** DATA SHOWN follows **
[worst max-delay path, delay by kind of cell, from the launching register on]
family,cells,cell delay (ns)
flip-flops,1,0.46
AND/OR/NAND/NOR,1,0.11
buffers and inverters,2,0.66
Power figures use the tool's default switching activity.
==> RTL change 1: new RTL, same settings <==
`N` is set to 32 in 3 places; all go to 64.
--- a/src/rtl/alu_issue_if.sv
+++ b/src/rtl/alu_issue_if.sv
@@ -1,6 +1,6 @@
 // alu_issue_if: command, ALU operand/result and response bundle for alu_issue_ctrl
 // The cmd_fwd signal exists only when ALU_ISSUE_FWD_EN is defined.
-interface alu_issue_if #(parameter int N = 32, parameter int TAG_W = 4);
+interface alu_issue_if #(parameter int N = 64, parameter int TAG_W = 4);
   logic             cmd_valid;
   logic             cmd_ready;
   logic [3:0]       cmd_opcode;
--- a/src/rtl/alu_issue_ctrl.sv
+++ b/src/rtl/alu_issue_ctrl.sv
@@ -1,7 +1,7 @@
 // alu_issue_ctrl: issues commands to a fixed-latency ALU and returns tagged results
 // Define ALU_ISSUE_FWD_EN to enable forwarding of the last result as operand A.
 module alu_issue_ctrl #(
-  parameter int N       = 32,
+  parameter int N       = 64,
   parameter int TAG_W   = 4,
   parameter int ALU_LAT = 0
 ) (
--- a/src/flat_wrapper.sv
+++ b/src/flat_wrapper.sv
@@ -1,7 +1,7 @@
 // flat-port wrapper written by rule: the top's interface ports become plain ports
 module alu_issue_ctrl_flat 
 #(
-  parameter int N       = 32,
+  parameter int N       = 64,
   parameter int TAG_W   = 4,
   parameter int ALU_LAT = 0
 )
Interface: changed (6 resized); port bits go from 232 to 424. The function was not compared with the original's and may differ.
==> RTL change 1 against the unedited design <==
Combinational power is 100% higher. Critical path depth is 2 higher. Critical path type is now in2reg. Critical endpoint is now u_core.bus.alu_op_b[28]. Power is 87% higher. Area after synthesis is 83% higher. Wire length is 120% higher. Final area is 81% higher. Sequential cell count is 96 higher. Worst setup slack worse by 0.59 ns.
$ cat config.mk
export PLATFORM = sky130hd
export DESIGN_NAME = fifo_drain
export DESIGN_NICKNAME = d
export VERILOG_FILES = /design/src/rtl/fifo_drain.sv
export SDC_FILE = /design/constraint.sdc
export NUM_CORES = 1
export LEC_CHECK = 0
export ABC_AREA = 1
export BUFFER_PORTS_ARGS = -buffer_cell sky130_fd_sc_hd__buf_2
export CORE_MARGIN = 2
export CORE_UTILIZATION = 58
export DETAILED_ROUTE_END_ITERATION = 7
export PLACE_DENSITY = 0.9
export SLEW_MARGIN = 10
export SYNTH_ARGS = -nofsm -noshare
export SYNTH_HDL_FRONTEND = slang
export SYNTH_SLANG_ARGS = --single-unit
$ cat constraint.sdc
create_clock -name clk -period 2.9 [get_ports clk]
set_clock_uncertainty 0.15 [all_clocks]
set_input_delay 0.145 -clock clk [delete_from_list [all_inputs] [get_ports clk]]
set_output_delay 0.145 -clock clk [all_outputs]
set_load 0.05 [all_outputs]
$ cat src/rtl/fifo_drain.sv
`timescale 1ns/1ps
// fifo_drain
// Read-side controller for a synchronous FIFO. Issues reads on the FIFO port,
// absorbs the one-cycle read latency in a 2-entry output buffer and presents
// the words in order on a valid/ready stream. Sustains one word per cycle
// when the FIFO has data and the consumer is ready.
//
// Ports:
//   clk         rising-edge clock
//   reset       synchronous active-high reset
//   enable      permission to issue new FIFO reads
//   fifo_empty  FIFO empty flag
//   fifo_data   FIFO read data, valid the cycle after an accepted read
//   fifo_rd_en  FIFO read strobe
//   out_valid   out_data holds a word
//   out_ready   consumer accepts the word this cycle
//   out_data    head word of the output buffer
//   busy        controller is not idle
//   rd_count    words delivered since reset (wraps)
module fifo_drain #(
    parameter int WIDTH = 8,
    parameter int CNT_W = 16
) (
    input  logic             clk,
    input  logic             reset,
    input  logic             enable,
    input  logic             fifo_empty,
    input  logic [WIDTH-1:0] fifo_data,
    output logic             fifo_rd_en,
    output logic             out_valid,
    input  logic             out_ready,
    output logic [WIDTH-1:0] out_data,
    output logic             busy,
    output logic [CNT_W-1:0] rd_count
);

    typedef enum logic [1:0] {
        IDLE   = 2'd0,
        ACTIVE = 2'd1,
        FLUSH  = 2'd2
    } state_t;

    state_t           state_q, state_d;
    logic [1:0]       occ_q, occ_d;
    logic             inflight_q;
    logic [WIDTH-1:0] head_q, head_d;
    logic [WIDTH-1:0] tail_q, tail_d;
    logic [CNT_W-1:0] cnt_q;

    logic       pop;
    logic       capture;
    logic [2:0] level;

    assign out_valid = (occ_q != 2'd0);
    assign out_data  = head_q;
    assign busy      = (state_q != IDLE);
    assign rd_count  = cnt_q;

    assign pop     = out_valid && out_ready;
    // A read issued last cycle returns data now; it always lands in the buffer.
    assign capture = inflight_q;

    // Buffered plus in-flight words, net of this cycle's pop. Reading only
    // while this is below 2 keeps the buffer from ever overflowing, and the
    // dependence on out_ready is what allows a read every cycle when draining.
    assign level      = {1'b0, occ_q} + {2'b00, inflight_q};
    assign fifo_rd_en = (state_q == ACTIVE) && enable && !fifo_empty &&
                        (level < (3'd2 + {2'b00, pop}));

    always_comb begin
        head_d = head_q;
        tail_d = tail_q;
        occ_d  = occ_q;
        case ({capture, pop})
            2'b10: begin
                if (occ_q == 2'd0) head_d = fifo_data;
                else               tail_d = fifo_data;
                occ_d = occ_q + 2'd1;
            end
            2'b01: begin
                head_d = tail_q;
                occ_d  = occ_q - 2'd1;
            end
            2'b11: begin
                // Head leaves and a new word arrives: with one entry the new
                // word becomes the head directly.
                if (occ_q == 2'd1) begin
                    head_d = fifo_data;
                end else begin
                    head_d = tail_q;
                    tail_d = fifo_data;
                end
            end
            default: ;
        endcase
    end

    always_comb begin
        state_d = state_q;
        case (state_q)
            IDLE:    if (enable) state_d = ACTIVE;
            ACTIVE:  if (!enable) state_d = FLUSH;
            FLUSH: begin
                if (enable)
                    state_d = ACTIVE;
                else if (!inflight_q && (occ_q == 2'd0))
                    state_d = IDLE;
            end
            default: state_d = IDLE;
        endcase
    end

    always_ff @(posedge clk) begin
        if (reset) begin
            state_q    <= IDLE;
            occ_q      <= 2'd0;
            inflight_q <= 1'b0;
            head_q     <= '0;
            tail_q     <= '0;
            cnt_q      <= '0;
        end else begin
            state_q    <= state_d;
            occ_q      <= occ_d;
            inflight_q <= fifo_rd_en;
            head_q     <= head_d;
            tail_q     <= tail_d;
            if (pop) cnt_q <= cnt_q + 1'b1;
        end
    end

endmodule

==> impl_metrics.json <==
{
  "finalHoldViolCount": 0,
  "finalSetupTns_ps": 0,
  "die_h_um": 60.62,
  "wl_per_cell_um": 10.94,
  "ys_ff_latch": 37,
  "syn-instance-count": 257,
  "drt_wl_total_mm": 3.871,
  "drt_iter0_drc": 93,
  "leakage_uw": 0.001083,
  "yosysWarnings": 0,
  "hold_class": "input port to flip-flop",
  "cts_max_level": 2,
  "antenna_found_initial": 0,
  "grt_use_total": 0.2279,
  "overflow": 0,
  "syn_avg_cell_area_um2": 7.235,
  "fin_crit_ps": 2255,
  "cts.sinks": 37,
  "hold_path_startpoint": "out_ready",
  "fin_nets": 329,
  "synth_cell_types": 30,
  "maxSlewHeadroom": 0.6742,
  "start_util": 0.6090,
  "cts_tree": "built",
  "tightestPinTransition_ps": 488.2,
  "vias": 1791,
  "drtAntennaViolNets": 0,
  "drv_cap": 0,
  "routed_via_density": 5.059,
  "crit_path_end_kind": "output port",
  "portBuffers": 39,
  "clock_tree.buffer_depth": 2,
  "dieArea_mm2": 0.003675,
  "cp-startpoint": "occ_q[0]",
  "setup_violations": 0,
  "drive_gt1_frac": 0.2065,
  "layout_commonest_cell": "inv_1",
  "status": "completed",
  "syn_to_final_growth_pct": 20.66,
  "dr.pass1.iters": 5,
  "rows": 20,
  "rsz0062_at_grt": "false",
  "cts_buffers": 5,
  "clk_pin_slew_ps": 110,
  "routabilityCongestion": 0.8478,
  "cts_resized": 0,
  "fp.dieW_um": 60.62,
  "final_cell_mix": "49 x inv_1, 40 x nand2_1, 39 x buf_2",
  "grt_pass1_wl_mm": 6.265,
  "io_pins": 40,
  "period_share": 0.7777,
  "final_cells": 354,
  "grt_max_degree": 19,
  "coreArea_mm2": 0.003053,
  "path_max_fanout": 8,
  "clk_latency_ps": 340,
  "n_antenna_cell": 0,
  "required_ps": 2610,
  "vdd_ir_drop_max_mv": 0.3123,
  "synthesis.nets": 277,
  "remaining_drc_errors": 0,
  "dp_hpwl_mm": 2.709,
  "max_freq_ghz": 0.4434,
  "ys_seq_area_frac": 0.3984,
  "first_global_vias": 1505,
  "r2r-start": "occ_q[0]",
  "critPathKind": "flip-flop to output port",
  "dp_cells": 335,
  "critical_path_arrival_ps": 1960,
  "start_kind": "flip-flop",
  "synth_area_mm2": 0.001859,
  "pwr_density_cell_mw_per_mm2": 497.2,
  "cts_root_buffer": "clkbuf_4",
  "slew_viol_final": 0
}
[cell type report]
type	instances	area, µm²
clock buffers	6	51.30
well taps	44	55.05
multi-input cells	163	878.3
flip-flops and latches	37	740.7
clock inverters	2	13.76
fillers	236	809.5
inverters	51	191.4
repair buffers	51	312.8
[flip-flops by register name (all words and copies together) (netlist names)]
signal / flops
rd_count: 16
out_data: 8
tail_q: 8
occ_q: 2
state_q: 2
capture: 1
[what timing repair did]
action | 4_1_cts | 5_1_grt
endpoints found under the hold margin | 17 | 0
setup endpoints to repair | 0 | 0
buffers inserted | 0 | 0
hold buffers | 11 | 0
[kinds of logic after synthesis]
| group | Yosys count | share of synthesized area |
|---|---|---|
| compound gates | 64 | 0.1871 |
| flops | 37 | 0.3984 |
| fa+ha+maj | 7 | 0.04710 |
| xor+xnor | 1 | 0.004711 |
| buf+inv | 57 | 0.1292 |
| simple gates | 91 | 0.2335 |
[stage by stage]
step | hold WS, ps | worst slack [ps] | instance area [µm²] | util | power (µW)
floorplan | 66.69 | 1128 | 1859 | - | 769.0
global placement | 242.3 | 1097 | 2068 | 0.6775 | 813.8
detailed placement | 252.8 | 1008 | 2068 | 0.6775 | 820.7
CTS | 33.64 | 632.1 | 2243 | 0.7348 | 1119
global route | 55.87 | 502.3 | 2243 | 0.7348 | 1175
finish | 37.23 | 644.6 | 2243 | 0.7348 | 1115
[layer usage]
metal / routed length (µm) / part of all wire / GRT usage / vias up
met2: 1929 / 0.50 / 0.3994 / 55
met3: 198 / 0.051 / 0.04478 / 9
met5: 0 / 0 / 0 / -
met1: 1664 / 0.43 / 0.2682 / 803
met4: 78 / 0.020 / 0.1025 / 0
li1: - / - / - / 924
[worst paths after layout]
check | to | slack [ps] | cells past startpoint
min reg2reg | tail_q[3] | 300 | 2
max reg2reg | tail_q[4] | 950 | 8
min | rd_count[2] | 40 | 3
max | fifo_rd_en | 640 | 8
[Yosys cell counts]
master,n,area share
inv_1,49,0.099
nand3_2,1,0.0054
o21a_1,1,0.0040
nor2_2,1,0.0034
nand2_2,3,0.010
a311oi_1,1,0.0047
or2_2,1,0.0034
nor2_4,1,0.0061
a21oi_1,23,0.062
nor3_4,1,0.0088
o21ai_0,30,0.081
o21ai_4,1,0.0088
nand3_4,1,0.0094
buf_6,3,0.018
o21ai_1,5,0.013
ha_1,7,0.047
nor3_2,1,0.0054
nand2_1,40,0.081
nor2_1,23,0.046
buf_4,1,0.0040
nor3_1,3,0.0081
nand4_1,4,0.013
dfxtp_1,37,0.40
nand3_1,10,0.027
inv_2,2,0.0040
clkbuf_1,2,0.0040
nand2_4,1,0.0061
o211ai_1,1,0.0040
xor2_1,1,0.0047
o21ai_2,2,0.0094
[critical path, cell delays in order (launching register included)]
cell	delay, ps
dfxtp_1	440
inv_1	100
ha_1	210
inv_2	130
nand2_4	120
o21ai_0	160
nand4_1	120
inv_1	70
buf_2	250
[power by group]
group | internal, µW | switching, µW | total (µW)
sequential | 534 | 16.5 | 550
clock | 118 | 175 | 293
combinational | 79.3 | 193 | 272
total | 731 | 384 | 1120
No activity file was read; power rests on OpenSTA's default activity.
** End of DATA SHOWN **
** DATA SHOWN follows **
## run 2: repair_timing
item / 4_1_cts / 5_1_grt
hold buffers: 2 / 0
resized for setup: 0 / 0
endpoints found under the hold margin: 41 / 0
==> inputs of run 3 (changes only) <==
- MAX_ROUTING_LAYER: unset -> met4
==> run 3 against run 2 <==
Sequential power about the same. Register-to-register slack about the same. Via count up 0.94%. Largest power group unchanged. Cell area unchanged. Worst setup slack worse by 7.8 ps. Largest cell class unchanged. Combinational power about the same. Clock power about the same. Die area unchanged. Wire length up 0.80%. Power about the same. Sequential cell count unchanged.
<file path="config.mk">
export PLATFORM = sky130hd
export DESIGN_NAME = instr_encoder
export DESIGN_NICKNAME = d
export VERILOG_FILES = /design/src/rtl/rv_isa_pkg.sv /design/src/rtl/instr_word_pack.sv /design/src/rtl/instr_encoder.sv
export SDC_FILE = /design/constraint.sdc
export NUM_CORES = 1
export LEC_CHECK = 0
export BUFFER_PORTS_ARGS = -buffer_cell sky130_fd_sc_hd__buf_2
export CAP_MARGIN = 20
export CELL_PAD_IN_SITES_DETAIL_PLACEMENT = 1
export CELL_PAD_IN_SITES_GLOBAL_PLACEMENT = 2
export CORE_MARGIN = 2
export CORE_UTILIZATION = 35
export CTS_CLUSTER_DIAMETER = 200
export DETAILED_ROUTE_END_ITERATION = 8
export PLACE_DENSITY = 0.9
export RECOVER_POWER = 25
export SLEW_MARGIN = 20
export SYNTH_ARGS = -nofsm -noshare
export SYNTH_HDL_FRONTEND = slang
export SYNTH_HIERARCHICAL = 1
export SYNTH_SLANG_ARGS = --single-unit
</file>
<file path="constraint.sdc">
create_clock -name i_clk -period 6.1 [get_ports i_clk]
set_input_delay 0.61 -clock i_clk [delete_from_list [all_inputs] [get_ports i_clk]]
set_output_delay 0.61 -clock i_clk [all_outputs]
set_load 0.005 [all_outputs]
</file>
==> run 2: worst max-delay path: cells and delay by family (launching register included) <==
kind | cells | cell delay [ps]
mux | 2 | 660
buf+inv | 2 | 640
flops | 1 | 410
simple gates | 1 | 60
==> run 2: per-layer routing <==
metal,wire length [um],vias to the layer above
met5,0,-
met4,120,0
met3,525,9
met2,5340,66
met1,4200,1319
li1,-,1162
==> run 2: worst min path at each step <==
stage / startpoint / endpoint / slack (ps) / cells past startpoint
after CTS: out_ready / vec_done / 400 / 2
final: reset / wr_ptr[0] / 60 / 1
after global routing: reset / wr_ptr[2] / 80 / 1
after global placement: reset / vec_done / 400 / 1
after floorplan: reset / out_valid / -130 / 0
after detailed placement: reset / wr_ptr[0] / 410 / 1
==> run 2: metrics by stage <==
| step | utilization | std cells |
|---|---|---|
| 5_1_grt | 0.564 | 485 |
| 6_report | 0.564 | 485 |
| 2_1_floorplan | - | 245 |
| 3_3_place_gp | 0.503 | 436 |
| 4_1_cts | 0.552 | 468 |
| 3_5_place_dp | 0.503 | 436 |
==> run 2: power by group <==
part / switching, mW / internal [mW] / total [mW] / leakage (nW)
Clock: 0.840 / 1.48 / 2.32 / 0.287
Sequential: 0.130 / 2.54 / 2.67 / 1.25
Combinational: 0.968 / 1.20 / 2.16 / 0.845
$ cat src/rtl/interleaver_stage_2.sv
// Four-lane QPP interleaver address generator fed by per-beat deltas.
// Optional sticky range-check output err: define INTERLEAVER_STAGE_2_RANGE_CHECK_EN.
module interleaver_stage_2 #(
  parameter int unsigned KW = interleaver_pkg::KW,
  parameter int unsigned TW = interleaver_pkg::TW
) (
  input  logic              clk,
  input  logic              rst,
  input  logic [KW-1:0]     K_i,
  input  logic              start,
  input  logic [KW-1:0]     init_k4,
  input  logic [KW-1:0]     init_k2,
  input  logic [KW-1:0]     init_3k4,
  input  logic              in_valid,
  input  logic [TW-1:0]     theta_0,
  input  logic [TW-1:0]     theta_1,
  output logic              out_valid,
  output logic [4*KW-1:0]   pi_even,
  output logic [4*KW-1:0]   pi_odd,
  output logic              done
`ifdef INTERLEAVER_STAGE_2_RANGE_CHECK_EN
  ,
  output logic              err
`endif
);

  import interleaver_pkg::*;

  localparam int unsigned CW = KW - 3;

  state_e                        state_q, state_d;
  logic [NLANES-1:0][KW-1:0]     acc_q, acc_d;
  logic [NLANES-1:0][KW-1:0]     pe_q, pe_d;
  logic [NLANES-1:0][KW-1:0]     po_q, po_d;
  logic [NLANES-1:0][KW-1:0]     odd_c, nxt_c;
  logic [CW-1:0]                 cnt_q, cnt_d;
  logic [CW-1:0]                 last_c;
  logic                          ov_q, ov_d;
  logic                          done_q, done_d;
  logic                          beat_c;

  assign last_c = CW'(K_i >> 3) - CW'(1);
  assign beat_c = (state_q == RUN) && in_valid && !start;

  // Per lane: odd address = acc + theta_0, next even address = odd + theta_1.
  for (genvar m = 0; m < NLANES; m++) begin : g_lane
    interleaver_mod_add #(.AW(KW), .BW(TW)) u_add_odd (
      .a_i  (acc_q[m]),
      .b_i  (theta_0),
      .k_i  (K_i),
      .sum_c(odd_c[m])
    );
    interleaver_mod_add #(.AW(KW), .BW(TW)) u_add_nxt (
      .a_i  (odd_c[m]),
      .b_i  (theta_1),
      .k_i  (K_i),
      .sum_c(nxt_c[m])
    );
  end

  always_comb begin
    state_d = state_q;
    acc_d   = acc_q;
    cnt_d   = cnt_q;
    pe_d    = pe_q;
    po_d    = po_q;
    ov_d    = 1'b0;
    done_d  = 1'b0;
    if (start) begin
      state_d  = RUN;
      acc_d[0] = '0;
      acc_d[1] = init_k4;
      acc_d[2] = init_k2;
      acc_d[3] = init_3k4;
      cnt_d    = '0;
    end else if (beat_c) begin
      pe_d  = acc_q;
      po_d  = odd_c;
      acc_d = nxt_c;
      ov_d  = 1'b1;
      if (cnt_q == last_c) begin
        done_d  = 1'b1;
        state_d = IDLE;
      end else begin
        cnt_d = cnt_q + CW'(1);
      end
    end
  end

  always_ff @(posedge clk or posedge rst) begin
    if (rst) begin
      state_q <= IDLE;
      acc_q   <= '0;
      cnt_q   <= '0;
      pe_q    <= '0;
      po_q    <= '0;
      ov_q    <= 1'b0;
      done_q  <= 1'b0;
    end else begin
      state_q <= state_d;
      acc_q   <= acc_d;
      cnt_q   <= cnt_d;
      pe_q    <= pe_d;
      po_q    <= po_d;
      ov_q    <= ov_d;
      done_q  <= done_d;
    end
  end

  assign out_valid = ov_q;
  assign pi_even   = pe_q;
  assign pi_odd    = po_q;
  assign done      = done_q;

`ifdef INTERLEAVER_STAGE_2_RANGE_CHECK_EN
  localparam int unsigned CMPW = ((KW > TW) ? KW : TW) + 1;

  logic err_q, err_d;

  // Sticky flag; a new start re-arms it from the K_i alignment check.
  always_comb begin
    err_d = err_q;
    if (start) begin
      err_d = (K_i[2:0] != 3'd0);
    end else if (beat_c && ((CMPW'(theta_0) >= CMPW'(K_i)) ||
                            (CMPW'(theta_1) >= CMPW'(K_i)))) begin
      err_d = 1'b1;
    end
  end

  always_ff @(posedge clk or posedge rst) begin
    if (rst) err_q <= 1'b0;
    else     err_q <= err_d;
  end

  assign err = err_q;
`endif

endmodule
** End of DATA SHOWN **
ACTIVITY: One stretch of the lines above is wanted, from the line that contains "kind | cells | cell delay [ps]" through the line that contains "after CTS: out_ready / vec_done / 400 / 2". Output it exactly.

RESULT OF THIS EXERCISE:
kind | cells | cell delay [ps]
mux | 2 | 660
buf+inv | 2 | 640
flops | 1 | 410
simple gates | 1 | 60
==> run 2: per-layer routing <==
metal,wire length [um],vias to the layer above
met5,0,-
met4,120,0
met3,525,9
met2,5340,66
met1,4200,1319
li1,-,1162
==> run 2: worst min path at each step <==
stage / startpoint / endpoint / slack (ps) / cells past startpoint
after CTS: out_ready / vec_done / 400 / 2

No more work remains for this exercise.